Connect also transparently handles multiple listeners. They are called in the order they are registered. This would kick off two separate actions from a single onclick event:

var handlerNode = document.getElementById("handler");



dojo.event.connect(handlerNode, "onclick", object, "handler");

dojo.event.connect(handlerNode, "onclick", object, "handler2");

We didn't have to change the API we were using, rewire anything for multiple events, etc. It all just works. Now every time you click the node, and object.handler() gets called and then object.handler2() gets called.

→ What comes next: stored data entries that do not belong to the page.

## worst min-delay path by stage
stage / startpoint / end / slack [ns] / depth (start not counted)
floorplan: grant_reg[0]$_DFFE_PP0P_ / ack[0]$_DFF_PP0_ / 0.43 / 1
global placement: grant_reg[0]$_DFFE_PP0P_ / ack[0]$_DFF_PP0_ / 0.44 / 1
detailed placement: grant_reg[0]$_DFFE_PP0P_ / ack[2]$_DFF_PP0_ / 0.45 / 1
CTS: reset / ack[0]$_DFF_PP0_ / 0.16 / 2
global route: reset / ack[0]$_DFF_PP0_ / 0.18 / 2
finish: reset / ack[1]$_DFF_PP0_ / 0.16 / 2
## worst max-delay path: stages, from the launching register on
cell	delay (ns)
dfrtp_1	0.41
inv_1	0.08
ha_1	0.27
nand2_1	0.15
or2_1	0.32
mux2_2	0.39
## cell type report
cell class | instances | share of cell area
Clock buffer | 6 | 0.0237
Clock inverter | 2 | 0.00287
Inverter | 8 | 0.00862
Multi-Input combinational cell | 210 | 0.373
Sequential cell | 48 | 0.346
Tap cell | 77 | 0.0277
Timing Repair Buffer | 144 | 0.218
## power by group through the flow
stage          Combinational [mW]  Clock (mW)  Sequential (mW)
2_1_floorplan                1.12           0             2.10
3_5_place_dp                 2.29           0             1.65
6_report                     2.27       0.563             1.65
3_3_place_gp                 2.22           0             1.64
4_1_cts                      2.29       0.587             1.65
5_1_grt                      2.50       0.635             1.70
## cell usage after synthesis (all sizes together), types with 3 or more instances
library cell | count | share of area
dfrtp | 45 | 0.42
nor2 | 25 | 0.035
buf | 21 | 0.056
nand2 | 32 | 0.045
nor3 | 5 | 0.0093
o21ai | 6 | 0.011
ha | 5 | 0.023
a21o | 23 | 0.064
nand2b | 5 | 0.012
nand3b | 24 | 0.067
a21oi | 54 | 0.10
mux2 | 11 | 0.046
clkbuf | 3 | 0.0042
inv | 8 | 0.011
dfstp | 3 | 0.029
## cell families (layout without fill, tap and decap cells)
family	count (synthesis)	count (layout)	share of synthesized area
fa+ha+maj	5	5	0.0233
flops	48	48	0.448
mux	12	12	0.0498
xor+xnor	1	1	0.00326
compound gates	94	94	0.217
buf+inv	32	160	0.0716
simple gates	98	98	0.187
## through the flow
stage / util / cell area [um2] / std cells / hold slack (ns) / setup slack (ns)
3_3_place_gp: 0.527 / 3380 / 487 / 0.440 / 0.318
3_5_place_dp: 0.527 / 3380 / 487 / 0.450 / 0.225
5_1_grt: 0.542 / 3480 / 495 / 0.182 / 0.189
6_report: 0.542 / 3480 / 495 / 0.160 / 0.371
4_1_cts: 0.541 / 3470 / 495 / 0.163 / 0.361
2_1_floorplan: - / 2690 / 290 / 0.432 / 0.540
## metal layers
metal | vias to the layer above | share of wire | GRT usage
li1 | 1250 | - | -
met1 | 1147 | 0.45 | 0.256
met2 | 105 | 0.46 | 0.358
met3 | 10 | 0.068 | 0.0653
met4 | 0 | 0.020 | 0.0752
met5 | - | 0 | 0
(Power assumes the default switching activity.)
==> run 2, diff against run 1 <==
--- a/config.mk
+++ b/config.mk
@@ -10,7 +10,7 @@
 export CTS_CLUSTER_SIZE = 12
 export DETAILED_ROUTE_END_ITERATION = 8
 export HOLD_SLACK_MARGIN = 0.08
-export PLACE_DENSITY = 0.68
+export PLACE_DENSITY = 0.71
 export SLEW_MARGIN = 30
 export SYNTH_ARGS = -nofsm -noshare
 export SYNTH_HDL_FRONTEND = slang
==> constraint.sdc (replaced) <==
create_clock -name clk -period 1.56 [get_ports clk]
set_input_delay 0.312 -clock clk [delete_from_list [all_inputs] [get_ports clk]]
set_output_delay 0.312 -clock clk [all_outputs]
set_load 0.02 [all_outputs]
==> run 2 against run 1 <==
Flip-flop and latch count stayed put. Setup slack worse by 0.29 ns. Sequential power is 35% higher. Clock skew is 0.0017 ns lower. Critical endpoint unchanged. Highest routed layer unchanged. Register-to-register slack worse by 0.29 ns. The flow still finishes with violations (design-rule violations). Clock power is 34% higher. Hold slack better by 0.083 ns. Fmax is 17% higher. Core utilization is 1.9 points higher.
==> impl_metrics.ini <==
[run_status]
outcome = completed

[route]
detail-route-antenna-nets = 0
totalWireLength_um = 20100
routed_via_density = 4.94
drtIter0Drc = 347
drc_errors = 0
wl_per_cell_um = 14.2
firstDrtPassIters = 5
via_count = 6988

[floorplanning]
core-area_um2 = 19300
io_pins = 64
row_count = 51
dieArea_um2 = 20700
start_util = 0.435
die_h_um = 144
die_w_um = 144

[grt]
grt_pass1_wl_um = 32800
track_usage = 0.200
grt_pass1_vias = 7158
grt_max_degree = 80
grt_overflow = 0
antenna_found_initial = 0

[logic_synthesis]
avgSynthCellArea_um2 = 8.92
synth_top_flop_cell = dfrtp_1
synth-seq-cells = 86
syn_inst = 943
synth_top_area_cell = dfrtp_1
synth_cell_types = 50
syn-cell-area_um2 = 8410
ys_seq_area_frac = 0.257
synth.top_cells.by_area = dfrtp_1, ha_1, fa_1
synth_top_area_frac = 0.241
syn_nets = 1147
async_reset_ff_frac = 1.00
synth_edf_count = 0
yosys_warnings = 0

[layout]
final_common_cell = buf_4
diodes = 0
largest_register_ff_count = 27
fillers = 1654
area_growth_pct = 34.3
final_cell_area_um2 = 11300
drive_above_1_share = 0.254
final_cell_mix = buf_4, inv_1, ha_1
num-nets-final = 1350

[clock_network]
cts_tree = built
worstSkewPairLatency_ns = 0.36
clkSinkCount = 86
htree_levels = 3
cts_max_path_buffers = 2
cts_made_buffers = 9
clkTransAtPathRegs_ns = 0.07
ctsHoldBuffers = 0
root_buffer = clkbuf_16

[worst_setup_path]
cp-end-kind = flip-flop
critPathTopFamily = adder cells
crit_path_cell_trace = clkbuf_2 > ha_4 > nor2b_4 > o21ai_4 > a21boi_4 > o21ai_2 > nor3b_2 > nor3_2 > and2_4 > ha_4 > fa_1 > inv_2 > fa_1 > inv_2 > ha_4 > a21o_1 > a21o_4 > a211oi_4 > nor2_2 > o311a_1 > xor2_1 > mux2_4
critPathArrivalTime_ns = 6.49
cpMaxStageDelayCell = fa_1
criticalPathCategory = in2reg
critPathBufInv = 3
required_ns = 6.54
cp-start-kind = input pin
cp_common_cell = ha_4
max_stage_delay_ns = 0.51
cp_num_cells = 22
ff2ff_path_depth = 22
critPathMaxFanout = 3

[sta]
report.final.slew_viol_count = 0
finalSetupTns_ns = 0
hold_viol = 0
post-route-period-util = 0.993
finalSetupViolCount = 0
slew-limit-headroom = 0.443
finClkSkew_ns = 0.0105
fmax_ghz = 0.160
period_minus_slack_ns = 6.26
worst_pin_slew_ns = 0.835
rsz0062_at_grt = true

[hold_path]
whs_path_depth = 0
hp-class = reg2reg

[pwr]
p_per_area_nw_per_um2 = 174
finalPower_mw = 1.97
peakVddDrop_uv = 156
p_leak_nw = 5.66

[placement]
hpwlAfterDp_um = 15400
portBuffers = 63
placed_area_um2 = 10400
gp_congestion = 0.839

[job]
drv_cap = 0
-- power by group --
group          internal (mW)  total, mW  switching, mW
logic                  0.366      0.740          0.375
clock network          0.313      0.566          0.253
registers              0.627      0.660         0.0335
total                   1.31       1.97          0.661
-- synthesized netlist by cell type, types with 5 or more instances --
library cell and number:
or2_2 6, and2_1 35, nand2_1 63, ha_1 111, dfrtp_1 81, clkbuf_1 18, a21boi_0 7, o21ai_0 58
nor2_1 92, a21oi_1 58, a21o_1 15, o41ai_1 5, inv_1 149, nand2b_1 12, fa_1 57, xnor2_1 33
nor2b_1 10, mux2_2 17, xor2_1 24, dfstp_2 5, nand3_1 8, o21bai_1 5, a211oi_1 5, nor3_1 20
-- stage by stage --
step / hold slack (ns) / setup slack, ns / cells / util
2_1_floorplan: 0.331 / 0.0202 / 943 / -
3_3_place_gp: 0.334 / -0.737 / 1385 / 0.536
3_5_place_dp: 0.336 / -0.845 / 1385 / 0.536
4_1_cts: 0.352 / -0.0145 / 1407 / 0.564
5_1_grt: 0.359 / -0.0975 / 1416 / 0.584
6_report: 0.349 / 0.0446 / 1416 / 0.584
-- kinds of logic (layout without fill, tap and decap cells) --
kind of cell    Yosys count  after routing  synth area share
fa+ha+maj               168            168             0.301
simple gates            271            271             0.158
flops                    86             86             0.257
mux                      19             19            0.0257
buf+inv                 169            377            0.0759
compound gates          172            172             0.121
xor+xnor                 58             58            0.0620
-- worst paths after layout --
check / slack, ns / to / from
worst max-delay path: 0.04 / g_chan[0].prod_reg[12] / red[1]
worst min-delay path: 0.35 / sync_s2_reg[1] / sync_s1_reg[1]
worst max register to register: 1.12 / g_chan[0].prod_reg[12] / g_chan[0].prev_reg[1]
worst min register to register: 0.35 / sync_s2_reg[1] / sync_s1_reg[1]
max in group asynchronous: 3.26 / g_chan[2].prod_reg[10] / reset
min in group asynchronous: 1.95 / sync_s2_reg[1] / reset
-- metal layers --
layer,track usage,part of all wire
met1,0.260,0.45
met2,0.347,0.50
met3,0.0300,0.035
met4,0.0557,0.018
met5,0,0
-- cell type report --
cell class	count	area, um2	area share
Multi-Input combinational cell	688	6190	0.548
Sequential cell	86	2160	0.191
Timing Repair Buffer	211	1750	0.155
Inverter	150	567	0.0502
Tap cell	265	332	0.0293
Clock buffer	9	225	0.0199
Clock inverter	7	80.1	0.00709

Finally, note that connect can take an array of objects as input:

dojo.event.connect(

dojo.byId("id"),“onclick",

listenerObj, “handleOnClick");

Disconnection and Multi-Connection

Connecting is one thing, but what about when you want to stop listening? dojo.event.disconnect() will stop the listening arrangement between functions, but must be pass exactly the same arguments as were passed to connect in order to ensure successful disconnection.

If there's anything that can trip up new users of dojo.event.connect(), it's inadvertently connecting multiple times. Very often, a piece of code will get called multiple times, and it will contain a dojo.event.connect() call. The developer is then surprised when their listener function is called multiple times for every time the source function fires. What to do?

Connecting Once And Using Keywords

One option is to move your connect() call to a location that will get invoked only once, but sometimes that's just not feasible. An optional argument to connect() ensures that the same arguments to connect passed multiple times will result in only one connection between functions. Unfortunately, it's the 8th parameter. Ugh. The last thing we want to do is remember 8 different parameters. The best answer in this scenario is to use the keyword-argument version of connect, aptly named kwConnect(). To use it, we have to give the parameters we've been using so far names. Here's our object connection example using kwConnect() and the once

parameter:

dojo.event.kwConnect({

srcObj: exampleObj,

srcFunc: "foo",

targetObj: exampleObj,

targetFunc: "bar",

once: true

});

As I'm sure you've already guessed, there's an analogous kwDisconnect method. Just pass it what you pass kwConnect, naturally.